Monday, December 1, 2025

Some musings on code generation: kintsugi

Hype and reality

I've been using AI code generation (Claude, Gemini, Cursor...) for months and I'm familiar with its strengths and weaknesses. It feels like I've gone through whole the hype cycle (see https://en.wikipedia.org/wiki/Gartner_hype_cycle) and now I'm firmly on the Plateau of Productivity. Here are some musings covering benefits, disappointments, and a way forward.

(The Japanese art of Kintsugi. Image by Gemini.)

Benefits

Elsewhere, people have waxed lyrical about the benefits of code generation, so I'm just going to add in a few novel points.

It's great when you're unfamiliar with an area of a language; it acts as a prompt or tutorial. In the past, you'd have to wade through pages of documentation and write code to experiment. Alternatively, you could search to see if anyone's tackled your problem and has a solution. If you were really stuck, you could try and ask a question on Stack Overflow and deal with the toxicity. Now, you can get something to get you going quickly.

Modern code development requires properly commenting code, making sure code is "linted" and PEP8 compliant, and creating test cases etc. While these things are important, they can consume a lot of time. Code generation steps on the accelerator pedal and makes them go much faster. In fact, code gen makes it quite reasonable to raise the bar on code quality.

Disappointments

Pandas dataframes

I've found code gen really doesn't do well manipulating Pandas dataframes. Several times, I've wanted to transform dataframes or do something non-trivial, for example, aggregating data, merging dataframes, transforming a column in some complex way and so on. I've found the generated code to either be wrong or really inefficient. In a few cases, the code was wrong, but in a way that was hard to spot; subtly bugs are costly to fix.

Bloated code

This is something other people have said to me too. Sometimes generated code is really bloated. I've had cases where what should have been a single line of code gets turned into 20 or more lines. Some of it is "well-intentioned", meaning lots of error trapping. But sometimes it's just a poor implementation. Bloated code is harder to maintain and slower in execution.

Django

It took me a while to find the problems with Django code gen. On the whole, code gen for Django works astonishingly well, it's one of the huge benefits. But, I've found the generated code to be inefficient in several ways:

  • The model manipulations have sometimes been odd or poor implementations. A more thoughtful approach to aggregation can make the code more readable and faster.
  • If the network connection is slow or backend computations take some time, a page can take a long time to even start to render. A better approach involves building the page so the user sees something quickly and then adding other elements as they become available. Code gen doesn't do this "out of the box".
  • UI layout can sometimes take a lot of prompting to get right. Mostly, it works really well, but occasionally, code gen finds something it really, really struggles with. Oddly, I've found it relatively easy to fix these issues by hand.

JavaScript oddities

Most of my work is in Python, but occasionally, I've wandered into JavaScript to build apps. I don't know a lot of JavaScript, and that's been the problem, I've been slow to spot code gen wrongness.
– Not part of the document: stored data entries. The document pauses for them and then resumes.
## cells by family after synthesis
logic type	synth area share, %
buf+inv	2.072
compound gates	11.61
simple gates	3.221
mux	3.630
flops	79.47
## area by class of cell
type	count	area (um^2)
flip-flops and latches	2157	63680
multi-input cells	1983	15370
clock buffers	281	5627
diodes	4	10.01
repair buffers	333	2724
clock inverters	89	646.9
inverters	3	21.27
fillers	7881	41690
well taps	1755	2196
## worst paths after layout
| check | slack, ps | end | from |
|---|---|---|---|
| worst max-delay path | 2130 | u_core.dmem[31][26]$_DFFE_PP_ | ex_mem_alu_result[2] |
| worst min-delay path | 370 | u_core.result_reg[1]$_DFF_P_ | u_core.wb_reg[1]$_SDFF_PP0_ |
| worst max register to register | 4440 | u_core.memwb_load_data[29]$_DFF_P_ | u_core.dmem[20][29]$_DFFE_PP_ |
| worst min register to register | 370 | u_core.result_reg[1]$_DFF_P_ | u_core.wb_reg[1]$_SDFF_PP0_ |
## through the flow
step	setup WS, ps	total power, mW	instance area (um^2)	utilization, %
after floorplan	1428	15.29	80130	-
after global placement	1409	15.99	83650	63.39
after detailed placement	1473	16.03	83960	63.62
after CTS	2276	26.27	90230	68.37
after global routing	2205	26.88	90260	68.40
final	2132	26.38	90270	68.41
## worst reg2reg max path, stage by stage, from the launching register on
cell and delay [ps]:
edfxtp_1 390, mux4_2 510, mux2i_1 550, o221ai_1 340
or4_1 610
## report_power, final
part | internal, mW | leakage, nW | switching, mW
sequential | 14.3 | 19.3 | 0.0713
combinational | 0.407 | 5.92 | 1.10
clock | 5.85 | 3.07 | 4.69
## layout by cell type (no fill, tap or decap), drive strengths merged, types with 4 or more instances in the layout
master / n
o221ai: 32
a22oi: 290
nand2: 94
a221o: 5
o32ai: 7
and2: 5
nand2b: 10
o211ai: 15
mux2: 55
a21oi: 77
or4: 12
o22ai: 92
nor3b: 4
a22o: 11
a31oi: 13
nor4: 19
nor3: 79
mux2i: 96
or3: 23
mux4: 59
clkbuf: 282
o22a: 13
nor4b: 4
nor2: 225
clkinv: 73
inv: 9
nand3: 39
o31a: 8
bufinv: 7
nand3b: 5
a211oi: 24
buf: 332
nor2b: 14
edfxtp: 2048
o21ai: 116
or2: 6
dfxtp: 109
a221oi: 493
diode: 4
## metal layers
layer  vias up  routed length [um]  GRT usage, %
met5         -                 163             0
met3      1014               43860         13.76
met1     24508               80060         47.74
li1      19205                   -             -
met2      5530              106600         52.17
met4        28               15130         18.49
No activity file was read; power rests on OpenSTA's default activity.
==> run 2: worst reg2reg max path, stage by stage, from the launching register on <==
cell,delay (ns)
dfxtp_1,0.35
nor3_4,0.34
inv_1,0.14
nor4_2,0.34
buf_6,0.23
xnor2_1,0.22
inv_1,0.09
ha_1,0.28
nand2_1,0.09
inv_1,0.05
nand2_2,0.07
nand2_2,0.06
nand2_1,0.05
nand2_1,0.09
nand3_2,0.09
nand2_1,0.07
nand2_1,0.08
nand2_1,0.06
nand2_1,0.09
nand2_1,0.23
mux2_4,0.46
$ cat src/rtl/busSizeBridge.sv
// Bridge top level: request decode, port sequencer and data steering instances
`timescale 1ns/1ps

module busSizeBridge (
    input  logic                                BCLK,
    input  logic                                nRESET,
    // CPU side
    input  logic                                nTsCpu,
    input  logic                                rnw,
    input  logic [1:0]                          siz,
    input  logic [1:0]                          addr,
    input  logic [busSizePkg::cpuDataWidth-1:0] cpuWrData,
    output logic                                nTa,
    output logic [busSizePkg::cpuDataWidth-1:0] cpuRdData,
    // Port side
    output logic                                nTs,
    output logic [1:0]                          aOut,
    output logic                                portRnw,
    output logic [busSizePkg::cpuDataWidth-1:0] portWrData,
    input  logic [1:0]                          dsack,
    input  logic [busSizePkg::cpuDataWidth-1:0] portRdData
);

    ////////////////////
    // Internal wires
    ////////////////////

    logic                                reqStart;
    logic                                reqWrite;
    logic [1:0]                          reqSize;
    logic [1:0]                          reqAddr;
    logic [busSizePkg::cpuDataWidth-1:0] reqWrData;
    logic                                wordCapture;
    logic                                lowerPhase;
    logic                                wordPort;
    logic                                cycleDone;

    // Request capture
    cycleDecode decode (
        .BCLK, .nRESET, .nTsCpu, .rnw, .siz, .addr, .cpuWrData,
        .reqStart, .reqWrite, .reqSize, .reqAddr, .reqWrData
    );

    // Port cycles
    portSequencer execute (
        .BCLK, .nRESET, .reqStart, .reqWrite, .reqSize, .dsack,
        .nTs, .aOut, .portRnw, .wordCapture, .lowerPhase, .wordPort, .cycleDone
    );

    // Lanes and acknowledge
    dataSteer result (
        .BCLK, .nRESET, .reqWrite, .reqAddr, .reqWrData, .portRdData,
        .wordCapture, .lowerPhase, .wordPort, .cycleDone,
        .portWrData, .cpuRdData, .nTa
    );

endmodule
My projects have widgets and charts and I found the JavaScript callbacks and code were overcomplicated and bloated. I re-wrote the code to be 50% shorter and much clearer. It cost me some effort to come up to speed with JavaScript to spot and fix things.

Oddly, I found hallucination more of a problem for JavaScript than Python. My code gen system hallucinated the need to include an external CSS that didn't exist and wasn't needed. Code gen also hallucinated "standard" functions that weren't available (that was nice to debug).

Similar to my Python experience, I found code gen to be really bad at manipulating data objects. In a few cases, it would give me code that was flat out wrong.

Unpopular code

If you're using libraries that have been extensively used by others (e.g. requests, Django, etc.), code gen is mostly good. But when you're using libraries that are a little "off the beaten path", I've found code generation really drops down in quality. In a few cases, it's pretty much unusable.

A way forward through the trough of disappointment

It's possible that more thorough prompting might solve some of these problems, but I'm not entirely convinced. I've found that code generation often doesn't do well with very, very detailed and long prompting. Here's what I think is needed.

Accepting that code generation is flawed and needs adult supervision. It's a tool, not a magic wand. The development process must include checks the code is correct.

Proper training. You need to spot when it's gone wrong and you need to intervene. This means knowing the languages you're code generating. I didn't know JavaScript well enough and I paid the price.

Libraries to learn from and use. Code gen learns from your codebase, but this isn't enough, especially if you're doing something new, and it can also mean code gen is learning the wrong things. Having a library means code gen isn't re-inventing the wheel each time.

In a corporate setting, all this means having thoughtful policies and practices for code gen and code development. Code gen is changing rapidly, which means policies and practices will need to be updated every six months, or when you learn something new.

Kintsugi

Kintsugi is the Japanese art of taking something broken (e.g., a pot or a vase) and mending it in a way that both acknowledges its brokenness and makes it more beautiful. Code generation isn't broken, but it can be made a lot more useful with some careful thought and acknowledging its weaknesses.